<file path="src/rtl/dcs_pkg.sv">
package dcs_pkg;
  localparam int unsigned BYTE_W   = 8;
  localparam int unsigned DISC_LO  = 4;
  localparam int unsigned DISC_N   = 2;
  localparam int unsigned SYNC_DEP = 2;
endpackage

</file>
<file path="src/rtl/dcs_sync.sv">
module dcs_sync #(
  parameter int unsigned W      = 1,
  parameter int unsigned STAGES = 2
) (
  input  logic         clk,
  input  logic         rst_n,
  input  logic [W-1:0] async_i,
  output logic [W-1:0] sync_o
);
  logic [W-1:0] stage_q [STAGES];

  generate
    for (genvar s = 0; s < STAGES; s++) begin : g_stage
      logic [W-1:0] stage_n;
      if (s == 0) begin : g_first
        always_comb stage_n = async_i;
      end else begin : g_rest
        always_comb stage_n = stage_q[s-1];
      end
      always_ff @(posedge clk or negedge rst_n) begin
        if (!rst_n) stage_q[s] <= '0;
        else        stage_q[s] <= stage_n;
      end
    end
  endgenerate

  assign sync_o = stage_q[STAGES-1];
endmodule

</file>
<file path="src/rtl/dcs_frame.sv">
module dcs_frame #(
  parameter int unsigned W = 8
) (
  input  logic         clk,
  input  logic         rst_n,
  input  logic         sclk_s,
  input  logic         cs_s,
  input  logic         di_s,
  input  logic [W-1:0] fault_q,
  output logic         valid_end,
  output logic [W-1:0] rx_byte,
  output logic         do_bit,
  output logic         do_oe
);
  localparam int unsigned CW = (W > 1) ? $clog2(W) : 1;
  localparam logic [CW-1:0] CNT_LAST = CW'(W - 1);

  logic          sclk_q, cs_q;
  logic          armed_q, armed_n;
  logic          active_q, active_n;
  logic [W-1:0]  sr_q, sr_n;
  logic [CW-1:0] cnt_q, cnt_n;
  logic          full_q, full_n;
  logic          start_ok_q, start_ok_n;
  logic          do_q, do_n;

  logic sclk_rise, sclk_fall, cs_rise, cs_fall, frame_start;

  always_comb begin
    sclk_rise   = sclk_s & ~sclk_q;
    sclk_fall   = ~sclk_s & sclk_q;
    cs_rise     = cs_s & ~cs_q;
    cs_fall     = ~cs_s & cs_q;
    frame_start = cs_rise & armed_q;
  end

  always_comb begin
    armed_n    = armed_q | sclk_rise | sclk_fall;
    active_n   = active_q;
    sr_n       = sr_q;
    cnt_n      = cnt_q;
    full_n     = full_q;
    start_ok_n = start_ok_q;
    do_n       = do_q;
    if (frame_start) begin
      active_n   = 1'b1;
      sr_n       = fault_q;
      cnt_n      = '0;
      full_n     = 1'b0;
      start_ok_n = ~sclk_s;
      do_n       = fault_q[W-1];
    end else if (active_q) begin
      if (cs_fall) begin
        active_n = 1'b0;
        do_n     = 1'b0;
      end else begin
        if (sclk_rise) begin
          sr_n  = {sr_q[W-2:0], di_s};
          cnt_n = (cnt_q == CNT_LAST) ? '0 : cnt_q + 1'b1;
          if (cnt_q == CNT_LAST) full_n = 1'b1;
        end
        if (sclk_fall) do_n = sr_q[W-1];
      end
    end
  end

  always_ff @(posedge clk or negedge rst_n) begin
    if (!rst_n) begin
      sclk_q     <= 1'b0;
      cs_q       <= 1'b0;
      armed_q    <= 1'b0;
      active_q   <= 1'b0;
      sr_q       <= '0;
      cnt_q      <= '0;
      full_q     <= 1'b0;
      start_ok_q <= 1'b0;
      do_q       <= 1'b0;
    end else begin
      sclk_q     <= sclk_s;
      cs_q       <= cs_s;
      armed_q    <= armed_n;
      active_q   <= active_n;
      sr_q       <= sr_n;
      cnt_q      <= cnt_n;
      full_q     <= full_n;
      start_ok_q <= start_ok_n;
      do_q       <= do_n;
    end
  end

  assign valid_end = active_q & cs_fall & (cnt_q == '0) & full_q
                   & ~sclk_s & start_ok_q;
  assign rx_byte   = sr_q;
  assign do_bit    = do_q;
  assign do_oe     = active_q;

  p_oe_needs_cs_r1: assert property (@(posedge clk) disable iff (!rst_n)
    do_oe |-> cs_q);
  p_do_moves_on_fall_r4: assert property (@(posedge clk) disable iff (!rst_n)
    (active_q && !sclk_fall && !cs_fall) |=> $stable(do_q));
  p_start_after_arm_r9: assert property (@(posedge clk) disable iff (!rst_n)
    $rose(active_q) |-> armed_q);
endmodule

</file>
<file path="src/rtl/dcs_fault.sv">
module dcs_fault #(
  parameter int unsigned W = 8
) (
  input  logic         clk,
  input  logic         rst_n,
  input  logic [W-1:0] fault_in,
  input  logic         clr,
  output logic [W-1:0] fault_q
);
  logic [W-1:0] fault_n;

  always_comb begin
    if (clr) fault_n = fault_in;
    else     fault_n = fault_q | fault_in;
  end

  always_ff @(posedge clk or negedge rst_n) begin
    if (!rst_n) fault_q <= '0;
    else        fault_q <= fault_n;
  end

  p_fault_sticky_r11: assert property (@(posedge clk) disable iff (!rst_n)
    !clr |=> ((fault_q & $past(fault_q)) == $past(fault_q)));
  p_fault_captured_r11: assert property (@(posedge clk) disable iff (!rst_n)
    (fault_in != '0) |=> ((fault_q & $past(fault_in)) == $past(fault_in)));
endmodule

</file>
<file path="src/rtl/dcs_outs.sv">
module dcs_outs #(
  parameter int unsigned W       = 8,
  parameter int unsigned DISC_LO = 4,
  parameter int unsigned DISC_N  = 2
) (
  input  logic              clk,
  input  logic              rst_n,
  input  logic              load,
  input  logic [W-1:0]      rx_byte,
  input  logic [DISC_N-1:0] disc_s,
  output logic [W-1:0]      drv_en
);
  logic [W-1:0] cmd_q, cmd_n;

  always_comb begin
    if (load) cmd_n = rx_byte;
    else      cmd_n = cmd_q;
  end

  always_ff @(posedge clk or negedge rst_n) begin
    if (!rst_n) cmd_q <= '0;
    else        cmd_q <= cmd_n;
  end

  generate
    for (genvar i = 0; i < W; i++) begin : g_ch
      if (i >= DISC_LO && i < DISC_LO + DISC_N) begin : g_disc
        assign drv_en[i] = cmd_q[i] | disc_s[i - DISC_LO];
      end else begin : g_plain
        assign drv_en[i] = cmd_q[i];
      end
    end
  endgenerate

  p_cmd_hold_r6: assert property (@(posedge clk) disable iff (!rst_n)
    !load |=> $stable(cmd_q));
  p_cmd_load_r5: assert property (@(posedge clk) disable iff (!rst_n)
    load |=> (cmd_q == $past(rx_byte)));
endmodule

</file>
<file path="src/rtl/dchain_spi_slave.sv">
module dchain_spi_slave
  import dcs_pkg::*;
#(
  parameter int unsigned W       = BYTE_W,
  parameter int unsigned D_LO    = DISC_LO,
  parameter int unsigned D_N     = DISC_N,
  parameter int unsigned SYNC_ST = SYNC_DEP
) (
  input  logic           clk,
  input  logic           rst_n,
  input  logic           spi_sclk,
  input  logic           spi_cs,
  input  logic           spi_di,
  output logic           spi_do,
  output logic           spi_do_oe,
  input  logic [W-1:0]   fault_in,
  input  logic [D_N-1:0] disc_en,
  output logic [W-1:0]   drv_en
);
  localparam int unsigned SW = 3 + D_N;

  logic [SW-1:0]  pins_s;
  logic           sclk_s, cs_s, di_s;
  logic [D_N-1:0] disc_s;
  logic [W-1:0]   fault_q, rx_byte;
  logic           valid_end;

  dcs_sync #(.W(SW), .STAGES(SYNC_ST)) u_sync (
    .clk     (clk),
    .rst_n   (rst_n),
    .async_i ({disc_en, spi_di, spi_cs, spi_sclk}),
    .sync_o  (pins_s)
  );

  assign sclk_s = pins_s[0];
  assign cs_s   = pins_s[1];
  assign di_s   = pins_s[2];
  assign disc_s = pins_s[SW-1:3];

  dcs_frame #(.W(W)) u_frame (
    .clk       (clk),
    .rst_n     (rst_n),
    .sclk_s    (sclk_s),
    .cs_s      (cs_s),
    .di_s      (di_s),
    .fault_q   (fault_q),
    .valid_end (valid_end),
    .rx_byte   (rx_byte),
    .do_bit    (spi_do),
    .do_oe     (spi_do_oe)
  );

  dcs_fault #(.W(W)) u_fault (
    .clk      (clk),
    .rst_n    (rst_n),
    .fault_in (fault_in),
    .clr      (valid_end),
    .fault_q  (fault_q)
  );

  dcs_outs #(.W(W), .DISC_LO(D_LO), .DISC_N(D_N)) u_outs (
    .clk     (clk),
    .rst_n   (rst_n),
    .load    (valid_end),
    .rx_byte (rx_byte),
    .disc_s  (disc_s),
    .drv_en  (drv_en)
  );

  p_reset_quiet_r12: assert property (@(posedge clk) disable iff (!rst_n)
    $rose(rst_n) |-> !spi_do_oe);
endmodule

</file>
<file path="config.mk">
export PLATFORM = sky130hd
export DESIGN_NAME = dchain_spi_slave
export DESIGN_NICKNAME = d
export VERILOG_FILES = /design/src/rtl/dcs_pkg.sv /design/src/rtl/dcs_sync.sv /design/src/rtl/dcs_frame.sv /design/src/rtl/dcs_fault.sv /design/src/rtl/dcs_outs.sv /design/src/rtl/dchain_spi_slave.sv
export SDC_FILE = /design/constraint.sdc
export NUM_CORES = 1
export LEC_CHECK = 0
export BUFFER_PORTS_ARGS = -buffer_cell sky130_fd_sc_hd__buf_2
export CORE_MARGIN = 3
export CORE_UTILIZATION = 55
export DETAILED_ROUTE_END_ITERATION = 8
export MAX_ROUTING_LAYER = met4
export PLACE_DENSITY = 0.81
export SLEW_MARGIN = 30
export SYNTH_ARGS = -nofsm -noshare
export SYNTH_HDL_FRONTEND = slang
export SYNTH_SLANG_ARGS = --single-unit
</file>
<file path="constraint.sdc">
create_clock -name clk -period 2.3 [get_ports clk]
set_input_delay 0.115 -clock clk [delete_from_list [all_inputs] [get_ports clk]]
set_output_delay 0.115 -clock clk [all_outputs]
set_load 0.005 [all_outputs]
</file>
···
Please print verbatim each line from the first line of the entries above to the line that contains "if (!rst_n) stage_q[s] <= '0;", inclusive, and nothing more.

## [COMPLETED EXERCISE]
<file path="src/rtl/dcs_pkg.sv">
package dcs_pkg;
  localparam int unsigned BYTE_W   = 8;
  localparam int unsigned DISC_LO  = 4;
  localparam int unsigned DISC_N   = 2;
  localparam int unsigned SYNC_DEP = 2;
endpackage

</file>
<file path="src/rtl/dcs_sync.sv">
module dcs_sync #(
  parameter int unsigned W      = 1,
  parameter int unsigned STAGES = 2
) (
  input  logic         clk,
  input  logic         rst_n,
  input  logic [W-1:0] async_i,
  output logic [W-1:0] sync_o
);
  logic [W-1:0] stage_q [STAGES];

  generate
    for (genvar s = 0; s < STAGES; s++) begin : g_stage
      logic [W-1:0] stage_n;
      if (s == 0) begin : g_first
        always_comb stage_n = async_i;
      end else begin : g_rest
        always_comb stage_n = stage_q[s-1];
      end
      always_ff @(posedge clk or negedge rst_n) begin
        if (!rst_n) stage_q[s] <= '0;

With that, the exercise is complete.